» **MATERIAL PROVIDED**:
▽

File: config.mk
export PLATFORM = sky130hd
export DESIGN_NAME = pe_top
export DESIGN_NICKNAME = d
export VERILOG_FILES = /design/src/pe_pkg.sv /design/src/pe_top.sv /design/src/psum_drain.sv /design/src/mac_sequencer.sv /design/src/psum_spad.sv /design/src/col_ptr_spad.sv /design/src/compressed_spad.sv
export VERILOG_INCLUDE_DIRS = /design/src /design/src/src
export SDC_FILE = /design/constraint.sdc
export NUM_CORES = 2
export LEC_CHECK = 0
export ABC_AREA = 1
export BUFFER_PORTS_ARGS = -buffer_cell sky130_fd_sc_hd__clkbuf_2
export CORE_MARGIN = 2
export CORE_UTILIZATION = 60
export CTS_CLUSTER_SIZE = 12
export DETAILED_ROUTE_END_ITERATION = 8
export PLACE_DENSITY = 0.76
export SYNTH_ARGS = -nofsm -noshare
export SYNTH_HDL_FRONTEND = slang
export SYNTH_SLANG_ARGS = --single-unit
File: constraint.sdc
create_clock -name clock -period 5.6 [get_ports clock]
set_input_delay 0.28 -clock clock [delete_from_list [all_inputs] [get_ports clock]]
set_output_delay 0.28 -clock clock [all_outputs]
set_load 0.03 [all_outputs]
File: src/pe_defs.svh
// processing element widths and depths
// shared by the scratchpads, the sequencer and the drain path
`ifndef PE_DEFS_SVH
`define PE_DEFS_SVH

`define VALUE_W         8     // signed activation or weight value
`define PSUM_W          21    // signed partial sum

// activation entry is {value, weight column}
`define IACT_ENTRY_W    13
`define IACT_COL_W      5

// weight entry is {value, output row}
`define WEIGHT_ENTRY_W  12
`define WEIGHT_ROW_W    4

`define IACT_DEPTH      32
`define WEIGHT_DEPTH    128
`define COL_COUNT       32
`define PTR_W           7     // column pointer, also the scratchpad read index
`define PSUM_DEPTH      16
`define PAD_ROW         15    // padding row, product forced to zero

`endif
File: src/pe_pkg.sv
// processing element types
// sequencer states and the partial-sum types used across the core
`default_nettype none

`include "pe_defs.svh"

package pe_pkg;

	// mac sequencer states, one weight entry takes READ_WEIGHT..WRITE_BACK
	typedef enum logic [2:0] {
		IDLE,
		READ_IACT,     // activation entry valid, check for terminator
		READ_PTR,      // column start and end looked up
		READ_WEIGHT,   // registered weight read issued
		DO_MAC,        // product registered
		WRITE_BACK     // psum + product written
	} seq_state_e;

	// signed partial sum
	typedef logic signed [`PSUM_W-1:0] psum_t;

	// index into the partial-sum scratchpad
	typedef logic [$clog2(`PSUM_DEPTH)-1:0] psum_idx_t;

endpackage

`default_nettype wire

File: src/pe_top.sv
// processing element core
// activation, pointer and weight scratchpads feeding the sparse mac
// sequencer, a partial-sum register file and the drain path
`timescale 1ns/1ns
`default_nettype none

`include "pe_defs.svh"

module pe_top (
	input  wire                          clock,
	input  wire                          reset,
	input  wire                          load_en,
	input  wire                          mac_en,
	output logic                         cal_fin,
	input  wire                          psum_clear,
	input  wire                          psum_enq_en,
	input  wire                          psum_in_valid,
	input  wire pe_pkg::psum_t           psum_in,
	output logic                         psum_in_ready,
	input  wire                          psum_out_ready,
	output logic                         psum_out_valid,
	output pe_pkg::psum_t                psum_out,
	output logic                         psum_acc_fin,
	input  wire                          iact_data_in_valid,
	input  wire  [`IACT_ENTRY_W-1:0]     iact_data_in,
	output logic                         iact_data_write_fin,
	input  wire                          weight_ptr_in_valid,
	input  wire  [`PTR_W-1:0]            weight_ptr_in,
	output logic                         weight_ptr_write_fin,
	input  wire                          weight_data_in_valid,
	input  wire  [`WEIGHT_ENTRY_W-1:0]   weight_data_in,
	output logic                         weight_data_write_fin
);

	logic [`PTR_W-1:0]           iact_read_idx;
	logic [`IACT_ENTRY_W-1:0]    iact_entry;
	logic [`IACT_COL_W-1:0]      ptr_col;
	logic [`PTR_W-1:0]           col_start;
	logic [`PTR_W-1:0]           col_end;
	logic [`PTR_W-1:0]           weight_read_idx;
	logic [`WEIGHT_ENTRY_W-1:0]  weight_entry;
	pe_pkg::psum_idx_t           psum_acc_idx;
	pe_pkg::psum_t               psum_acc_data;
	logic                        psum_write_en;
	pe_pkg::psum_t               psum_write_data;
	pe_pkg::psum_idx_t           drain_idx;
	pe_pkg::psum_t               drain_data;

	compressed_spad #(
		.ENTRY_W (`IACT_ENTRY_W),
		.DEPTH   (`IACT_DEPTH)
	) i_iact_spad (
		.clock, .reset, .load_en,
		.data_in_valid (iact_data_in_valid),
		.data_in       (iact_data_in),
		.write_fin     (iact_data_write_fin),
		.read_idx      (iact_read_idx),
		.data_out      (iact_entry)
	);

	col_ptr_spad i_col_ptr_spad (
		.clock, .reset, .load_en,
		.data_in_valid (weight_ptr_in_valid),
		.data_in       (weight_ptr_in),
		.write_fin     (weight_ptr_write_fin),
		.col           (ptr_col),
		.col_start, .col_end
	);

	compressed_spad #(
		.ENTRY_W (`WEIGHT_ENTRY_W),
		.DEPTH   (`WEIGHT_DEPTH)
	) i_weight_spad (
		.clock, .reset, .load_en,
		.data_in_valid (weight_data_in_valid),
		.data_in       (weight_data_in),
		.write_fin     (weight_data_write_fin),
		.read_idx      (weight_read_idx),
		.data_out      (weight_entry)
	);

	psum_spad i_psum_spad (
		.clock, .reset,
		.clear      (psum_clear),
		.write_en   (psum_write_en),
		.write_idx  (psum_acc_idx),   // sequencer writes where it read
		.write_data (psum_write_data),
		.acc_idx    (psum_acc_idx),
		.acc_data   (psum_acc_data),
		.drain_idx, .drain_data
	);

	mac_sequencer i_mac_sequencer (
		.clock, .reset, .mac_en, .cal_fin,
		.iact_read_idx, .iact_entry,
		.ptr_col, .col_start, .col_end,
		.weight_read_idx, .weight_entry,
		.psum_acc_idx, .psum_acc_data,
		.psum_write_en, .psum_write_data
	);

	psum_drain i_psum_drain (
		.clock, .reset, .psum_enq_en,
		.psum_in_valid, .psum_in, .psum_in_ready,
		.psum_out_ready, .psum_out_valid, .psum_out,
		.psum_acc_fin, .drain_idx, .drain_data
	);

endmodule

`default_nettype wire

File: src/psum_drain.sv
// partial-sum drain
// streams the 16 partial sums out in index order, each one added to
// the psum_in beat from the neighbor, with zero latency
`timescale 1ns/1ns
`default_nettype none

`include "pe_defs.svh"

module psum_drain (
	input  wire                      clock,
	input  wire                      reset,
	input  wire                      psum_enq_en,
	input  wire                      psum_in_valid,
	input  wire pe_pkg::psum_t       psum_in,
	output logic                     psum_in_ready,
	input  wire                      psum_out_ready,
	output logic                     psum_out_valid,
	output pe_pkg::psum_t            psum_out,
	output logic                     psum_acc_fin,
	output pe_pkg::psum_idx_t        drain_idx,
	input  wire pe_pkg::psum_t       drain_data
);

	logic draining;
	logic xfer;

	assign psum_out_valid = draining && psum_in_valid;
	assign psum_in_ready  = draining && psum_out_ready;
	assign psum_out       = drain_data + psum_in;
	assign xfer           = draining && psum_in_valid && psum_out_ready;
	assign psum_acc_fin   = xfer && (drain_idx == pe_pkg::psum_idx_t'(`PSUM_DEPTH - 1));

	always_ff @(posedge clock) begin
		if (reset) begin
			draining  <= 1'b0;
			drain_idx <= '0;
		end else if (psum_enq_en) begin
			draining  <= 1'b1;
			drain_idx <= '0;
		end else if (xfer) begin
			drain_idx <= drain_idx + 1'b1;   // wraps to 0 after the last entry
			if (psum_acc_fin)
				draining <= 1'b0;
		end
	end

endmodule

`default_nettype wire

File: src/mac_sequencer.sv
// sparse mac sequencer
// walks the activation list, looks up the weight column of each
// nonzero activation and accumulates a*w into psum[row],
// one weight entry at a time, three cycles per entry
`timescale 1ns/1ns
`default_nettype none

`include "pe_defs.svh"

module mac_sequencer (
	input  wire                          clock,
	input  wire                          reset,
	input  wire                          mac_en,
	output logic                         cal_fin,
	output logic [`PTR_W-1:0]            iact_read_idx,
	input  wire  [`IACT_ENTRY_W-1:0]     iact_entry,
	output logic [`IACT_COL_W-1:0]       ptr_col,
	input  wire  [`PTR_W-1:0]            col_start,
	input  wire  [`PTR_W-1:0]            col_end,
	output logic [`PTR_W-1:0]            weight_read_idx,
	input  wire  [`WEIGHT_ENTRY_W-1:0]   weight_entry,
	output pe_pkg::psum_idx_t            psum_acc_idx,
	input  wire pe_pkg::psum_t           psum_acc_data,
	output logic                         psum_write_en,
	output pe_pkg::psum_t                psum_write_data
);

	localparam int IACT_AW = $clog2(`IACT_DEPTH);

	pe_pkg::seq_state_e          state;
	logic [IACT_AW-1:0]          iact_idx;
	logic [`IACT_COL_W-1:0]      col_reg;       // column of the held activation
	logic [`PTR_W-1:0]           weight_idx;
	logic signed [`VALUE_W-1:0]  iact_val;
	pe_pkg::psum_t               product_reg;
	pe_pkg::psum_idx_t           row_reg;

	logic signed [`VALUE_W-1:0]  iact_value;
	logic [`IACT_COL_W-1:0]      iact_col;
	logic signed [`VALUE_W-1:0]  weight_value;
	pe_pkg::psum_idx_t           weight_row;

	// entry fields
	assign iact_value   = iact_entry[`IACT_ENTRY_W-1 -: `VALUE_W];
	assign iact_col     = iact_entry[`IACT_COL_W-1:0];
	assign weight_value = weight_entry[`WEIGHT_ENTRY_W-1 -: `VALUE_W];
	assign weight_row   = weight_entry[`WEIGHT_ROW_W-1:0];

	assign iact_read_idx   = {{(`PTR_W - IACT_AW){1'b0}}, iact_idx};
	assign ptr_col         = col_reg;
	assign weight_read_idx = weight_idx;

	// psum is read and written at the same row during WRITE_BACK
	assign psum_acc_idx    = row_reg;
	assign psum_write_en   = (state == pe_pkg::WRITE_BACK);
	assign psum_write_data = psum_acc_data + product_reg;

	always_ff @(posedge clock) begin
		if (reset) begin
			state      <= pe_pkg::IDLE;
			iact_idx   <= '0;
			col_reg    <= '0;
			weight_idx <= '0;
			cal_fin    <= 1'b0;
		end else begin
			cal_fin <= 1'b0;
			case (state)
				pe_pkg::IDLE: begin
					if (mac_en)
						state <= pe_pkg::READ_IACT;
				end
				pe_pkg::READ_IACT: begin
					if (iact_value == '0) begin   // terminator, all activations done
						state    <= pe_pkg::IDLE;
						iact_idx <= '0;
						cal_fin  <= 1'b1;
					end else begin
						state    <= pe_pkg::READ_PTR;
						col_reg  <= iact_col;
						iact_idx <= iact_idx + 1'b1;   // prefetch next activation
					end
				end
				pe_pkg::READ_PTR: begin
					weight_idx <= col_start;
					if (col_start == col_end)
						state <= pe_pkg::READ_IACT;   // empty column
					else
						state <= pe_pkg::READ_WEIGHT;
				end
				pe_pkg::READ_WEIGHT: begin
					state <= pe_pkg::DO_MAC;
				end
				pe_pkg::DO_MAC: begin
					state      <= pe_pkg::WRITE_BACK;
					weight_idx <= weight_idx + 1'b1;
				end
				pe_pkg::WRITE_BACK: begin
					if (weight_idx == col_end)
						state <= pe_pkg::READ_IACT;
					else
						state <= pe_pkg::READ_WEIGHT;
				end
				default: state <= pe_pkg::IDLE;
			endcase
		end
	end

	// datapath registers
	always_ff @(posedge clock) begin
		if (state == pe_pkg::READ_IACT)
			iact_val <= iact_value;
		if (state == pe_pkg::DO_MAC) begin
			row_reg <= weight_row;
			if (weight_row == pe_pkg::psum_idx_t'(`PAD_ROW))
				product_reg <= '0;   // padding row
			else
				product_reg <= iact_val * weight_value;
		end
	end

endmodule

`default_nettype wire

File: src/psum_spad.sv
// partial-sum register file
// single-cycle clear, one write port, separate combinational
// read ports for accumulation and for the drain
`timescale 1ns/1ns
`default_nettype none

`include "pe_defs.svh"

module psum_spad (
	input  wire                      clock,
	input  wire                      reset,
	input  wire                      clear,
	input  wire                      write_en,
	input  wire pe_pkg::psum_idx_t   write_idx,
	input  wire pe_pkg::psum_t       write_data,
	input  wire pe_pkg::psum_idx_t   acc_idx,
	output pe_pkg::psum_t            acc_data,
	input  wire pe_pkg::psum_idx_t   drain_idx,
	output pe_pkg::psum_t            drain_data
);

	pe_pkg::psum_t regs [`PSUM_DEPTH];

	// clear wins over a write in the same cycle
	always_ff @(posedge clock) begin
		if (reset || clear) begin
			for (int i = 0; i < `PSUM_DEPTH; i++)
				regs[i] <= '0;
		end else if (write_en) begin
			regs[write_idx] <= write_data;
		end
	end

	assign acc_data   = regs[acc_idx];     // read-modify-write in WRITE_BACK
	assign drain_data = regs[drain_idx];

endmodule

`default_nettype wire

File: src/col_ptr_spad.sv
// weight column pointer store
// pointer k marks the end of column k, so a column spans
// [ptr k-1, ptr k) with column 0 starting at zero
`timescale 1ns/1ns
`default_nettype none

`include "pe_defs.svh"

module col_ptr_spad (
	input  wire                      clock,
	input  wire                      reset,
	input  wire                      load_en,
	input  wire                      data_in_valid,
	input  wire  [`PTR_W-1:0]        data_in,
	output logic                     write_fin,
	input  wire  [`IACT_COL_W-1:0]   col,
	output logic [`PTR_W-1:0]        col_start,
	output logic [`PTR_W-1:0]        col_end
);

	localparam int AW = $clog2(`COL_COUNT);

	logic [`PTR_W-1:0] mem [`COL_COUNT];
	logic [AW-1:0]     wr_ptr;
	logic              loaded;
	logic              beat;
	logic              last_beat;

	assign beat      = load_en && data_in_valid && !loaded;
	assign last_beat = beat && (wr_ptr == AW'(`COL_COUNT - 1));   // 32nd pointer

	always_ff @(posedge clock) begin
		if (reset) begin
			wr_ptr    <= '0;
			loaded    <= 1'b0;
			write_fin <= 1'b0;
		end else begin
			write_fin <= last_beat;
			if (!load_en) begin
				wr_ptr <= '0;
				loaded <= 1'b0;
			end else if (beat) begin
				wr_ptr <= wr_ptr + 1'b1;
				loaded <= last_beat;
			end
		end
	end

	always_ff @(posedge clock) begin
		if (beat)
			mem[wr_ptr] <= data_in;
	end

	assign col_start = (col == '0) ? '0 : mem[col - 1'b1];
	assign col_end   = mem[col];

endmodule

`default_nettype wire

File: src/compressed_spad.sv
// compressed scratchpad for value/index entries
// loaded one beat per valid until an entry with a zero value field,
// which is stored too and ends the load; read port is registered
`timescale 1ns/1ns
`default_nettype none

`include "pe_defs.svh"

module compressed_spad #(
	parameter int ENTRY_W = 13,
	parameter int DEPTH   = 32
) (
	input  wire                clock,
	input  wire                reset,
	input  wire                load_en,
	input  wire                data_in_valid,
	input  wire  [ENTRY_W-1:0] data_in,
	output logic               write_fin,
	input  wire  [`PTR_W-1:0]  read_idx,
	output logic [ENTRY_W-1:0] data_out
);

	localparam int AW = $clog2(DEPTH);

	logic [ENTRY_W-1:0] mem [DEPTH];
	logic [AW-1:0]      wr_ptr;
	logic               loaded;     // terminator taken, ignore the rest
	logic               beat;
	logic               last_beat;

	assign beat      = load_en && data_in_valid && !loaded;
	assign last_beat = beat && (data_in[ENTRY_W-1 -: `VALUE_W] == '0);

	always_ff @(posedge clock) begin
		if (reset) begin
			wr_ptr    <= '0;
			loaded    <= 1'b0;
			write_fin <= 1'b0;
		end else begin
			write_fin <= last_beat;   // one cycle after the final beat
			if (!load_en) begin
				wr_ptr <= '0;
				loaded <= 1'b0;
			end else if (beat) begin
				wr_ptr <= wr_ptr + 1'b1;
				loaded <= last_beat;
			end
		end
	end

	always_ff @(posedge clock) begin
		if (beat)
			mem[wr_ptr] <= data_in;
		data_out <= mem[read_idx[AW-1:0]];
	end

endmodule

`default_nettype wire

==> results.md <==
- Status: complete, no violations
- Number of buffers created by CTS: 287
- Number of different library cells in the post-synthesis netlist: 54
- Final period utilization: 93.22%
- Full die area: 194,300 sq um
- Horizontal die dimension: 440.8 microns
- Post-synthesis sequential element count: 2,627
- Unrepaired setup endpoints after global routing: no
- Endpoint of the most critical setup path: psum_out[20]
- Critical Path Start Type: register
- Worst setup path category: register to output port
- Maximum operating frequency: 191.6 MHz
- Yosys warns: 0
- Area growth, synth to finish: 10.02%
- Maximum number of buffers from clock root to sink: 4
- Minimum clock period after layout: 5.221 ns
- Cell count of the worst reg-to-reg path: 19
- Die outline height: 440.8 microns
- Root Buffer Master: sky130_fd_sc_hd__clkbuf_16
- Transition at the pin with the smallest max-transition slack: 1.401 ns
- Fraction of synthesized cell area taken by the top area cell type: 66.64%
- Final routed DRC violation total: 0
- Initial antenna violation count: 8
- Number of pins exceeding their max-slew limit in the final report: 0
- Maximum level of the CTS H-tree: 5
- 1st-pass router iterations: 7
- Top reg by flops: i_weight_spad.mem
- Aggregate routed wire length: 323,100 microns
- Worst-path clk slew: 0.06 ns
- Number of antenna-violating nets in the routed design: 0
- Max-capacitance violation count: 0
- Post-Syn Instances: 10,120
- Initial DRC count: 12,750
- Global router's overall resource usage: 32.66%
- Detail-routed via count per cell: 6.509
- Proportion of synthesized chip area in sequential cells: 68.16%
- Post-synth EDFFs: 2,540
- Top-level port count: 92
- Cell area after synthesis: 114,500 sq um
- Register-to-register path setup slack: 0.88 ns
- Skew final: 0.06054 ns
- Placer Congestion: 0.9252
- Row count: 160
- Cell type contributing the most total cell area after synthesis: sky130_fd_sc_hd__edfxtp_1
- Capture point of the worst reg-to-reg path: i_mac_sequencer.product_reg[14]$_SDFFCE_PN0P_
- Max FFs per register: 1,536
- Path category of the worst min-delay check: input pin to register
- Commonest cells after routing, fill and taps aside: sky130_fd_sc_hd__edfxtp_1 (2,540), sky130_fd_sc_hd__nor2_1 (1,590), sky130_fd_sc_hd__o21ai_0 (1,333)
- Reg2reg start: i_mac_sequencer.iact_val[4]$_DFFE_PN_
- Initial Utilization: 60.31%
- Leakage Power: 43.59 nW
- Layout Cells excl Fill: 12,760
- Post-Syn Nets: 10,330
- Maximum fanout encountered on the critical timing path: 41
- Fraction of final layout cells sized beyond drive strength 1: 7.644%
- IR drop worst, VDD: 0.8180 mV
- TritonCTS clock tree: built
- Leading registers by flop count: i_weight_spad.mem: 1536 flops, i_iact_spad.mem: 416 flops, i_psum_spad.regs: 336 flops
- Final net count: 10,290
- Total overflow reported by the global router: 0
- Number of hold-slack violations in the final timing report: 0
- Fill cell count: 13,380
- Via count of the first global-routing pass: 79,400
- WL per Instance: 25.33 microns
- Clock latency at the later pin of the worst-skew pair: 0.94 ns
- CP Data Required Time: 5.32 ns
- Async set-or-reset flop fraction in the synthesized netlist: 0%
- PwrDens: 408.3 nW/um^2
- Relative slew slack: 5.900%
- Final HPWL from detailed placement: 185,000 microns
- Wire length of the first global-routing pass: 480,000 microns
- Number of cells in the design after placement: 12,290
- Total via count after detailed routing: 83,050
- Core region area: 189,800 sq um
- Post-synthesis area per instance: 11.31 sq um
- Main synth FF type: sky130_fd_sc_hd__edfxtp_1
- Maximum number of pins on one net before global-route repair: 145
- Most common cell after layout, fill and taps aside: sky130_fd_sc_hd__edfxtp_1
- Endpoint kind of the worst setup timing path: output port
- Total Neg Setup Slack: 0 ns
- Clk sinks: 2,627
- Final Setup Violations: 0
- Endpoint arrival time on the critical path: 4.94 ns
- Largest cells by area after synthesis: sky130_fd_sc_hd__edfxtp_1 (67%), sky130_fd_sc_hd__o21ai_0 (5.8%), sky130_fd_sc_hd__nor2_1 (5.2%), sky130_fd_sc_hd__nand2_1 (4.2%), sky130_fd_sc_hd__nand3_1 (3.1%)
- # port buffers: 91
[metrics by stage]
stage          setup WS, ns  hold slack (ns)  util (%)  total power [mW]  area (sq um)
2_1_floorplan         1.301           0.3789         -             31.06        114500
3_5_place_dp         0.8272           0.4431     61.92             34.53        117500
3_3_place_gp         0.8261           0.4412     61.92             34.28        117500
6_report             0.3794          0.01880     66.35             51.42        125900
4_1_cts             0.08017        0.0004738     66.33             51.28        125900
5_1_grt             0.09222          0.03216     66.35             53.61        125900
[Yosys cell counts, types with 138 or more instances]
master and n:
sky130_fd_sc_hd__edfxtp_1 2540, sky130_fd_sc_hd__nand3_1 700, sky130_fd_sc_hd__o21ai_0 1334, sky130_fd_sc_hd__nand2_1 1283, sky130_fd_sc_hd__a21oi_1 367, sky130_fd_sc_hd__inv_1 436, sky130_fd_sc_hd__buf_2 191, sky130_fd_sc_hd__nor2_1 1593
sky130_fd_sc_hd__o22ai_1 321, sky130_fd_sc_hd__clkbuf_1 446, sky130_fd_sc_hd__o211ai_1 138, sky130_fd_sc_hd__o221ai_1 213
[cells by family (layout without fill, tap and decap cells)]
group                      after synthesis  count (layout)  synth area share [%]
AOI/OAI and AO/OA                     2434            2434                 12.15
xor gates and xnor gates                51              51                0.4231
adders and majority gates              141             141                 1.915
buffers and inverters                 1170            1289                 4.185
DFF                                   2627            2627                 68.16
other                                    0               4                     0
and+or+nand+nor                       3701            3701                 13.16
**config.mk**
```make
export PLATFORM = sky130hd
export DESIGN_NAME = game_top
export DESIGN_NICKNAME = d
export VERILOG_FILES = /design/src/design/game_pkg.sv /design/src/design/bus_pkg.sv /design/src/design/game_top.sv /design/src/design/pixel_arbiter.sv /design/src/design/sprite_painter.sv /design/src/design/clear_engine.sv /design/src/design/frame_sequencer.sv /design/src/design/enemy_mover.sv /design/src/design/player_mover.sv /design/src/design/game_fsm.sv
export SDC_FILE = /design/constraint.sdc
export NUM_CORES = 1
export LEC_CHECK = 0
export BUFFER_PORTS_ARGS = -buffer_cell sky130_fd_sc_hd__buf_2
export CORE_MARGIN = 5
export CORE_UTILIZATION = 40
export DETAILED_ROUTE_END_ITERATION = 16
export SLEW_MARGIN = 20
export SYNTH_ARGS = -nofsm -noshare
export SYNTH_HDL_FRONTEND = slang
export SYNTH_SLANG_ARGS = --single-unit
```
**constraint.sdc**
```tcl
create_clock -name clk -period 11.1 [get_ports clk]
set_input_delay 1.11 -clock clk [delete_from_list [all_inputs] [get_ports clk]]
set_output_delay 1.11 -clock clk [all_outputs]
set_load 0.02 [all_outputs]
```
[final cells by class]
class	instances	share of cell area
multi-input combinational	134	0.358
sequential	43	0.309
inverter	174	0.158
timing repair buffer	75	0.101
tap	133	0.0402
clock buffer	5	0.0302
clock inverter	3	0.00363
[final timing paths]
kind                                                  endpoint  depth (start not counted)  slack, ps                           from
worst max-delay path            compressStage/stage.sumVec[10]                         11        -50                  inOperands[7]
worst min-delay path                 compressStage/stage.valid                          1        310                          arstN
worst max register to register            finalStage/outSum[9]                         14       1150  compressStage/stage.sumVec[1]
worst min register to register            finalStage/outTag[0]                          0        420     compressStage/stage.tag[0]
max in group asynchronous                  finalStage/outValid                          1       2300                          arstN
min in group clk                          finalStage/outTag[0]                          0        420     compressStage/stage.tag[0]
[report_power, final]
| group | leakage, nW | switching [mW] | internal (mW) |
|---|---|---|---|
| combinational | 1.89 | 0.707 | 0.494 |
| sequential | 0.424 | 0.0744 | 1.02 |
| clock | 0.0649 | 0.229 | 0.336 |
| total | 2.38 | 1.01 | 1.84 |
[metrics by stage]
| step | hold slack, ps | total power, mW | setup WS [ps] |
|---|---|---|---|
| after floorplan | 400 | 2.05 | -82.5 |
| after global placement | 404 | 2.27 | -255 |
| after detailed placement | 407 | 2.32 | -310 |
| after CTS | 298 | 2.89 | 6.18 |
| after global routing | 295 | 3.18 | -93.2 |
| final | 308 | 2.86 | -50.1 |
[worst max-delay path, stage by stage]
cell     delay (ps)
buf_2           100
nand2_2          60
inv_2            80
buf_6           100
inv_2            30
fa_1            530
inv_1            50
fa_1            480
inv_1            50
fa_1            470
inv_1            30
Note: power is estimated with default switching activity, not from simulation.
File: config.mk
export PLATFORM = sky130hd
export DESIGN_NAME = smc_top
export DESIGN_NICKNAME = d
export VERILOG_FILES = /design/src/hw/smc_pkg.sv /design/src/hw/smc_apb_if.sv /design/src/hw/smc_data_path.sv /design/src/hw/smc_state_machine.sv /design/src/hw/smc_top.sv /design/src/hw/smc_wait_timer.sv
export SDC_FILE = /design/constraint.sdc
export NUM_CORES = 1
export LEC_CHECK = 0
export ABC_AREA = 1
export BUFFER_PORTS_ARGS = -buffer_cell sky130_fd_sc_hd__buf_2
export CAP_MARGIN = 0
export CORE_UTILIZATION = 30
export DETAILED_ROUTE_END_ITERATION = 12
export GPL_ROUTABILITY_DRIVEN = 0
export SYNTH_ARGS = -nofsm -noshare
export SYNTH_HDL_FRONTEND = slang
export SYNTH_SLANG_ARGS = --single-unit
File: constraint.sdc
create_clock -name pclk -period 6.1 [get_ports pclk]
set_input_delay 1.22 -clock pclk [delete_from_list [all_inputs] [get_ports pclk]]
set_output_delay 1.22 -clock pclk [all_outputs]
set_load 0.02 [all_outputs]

△

» **EXERCISE INSTRUCTIONS**: Whenever a line above includes the string "switching", copy it.

» **SOLUTION TO THIS PROBLEM**:
| group | leakage, nW | switching [mW] | internal (mW) |
Note: power is estimated with default switching activity, not from simulation.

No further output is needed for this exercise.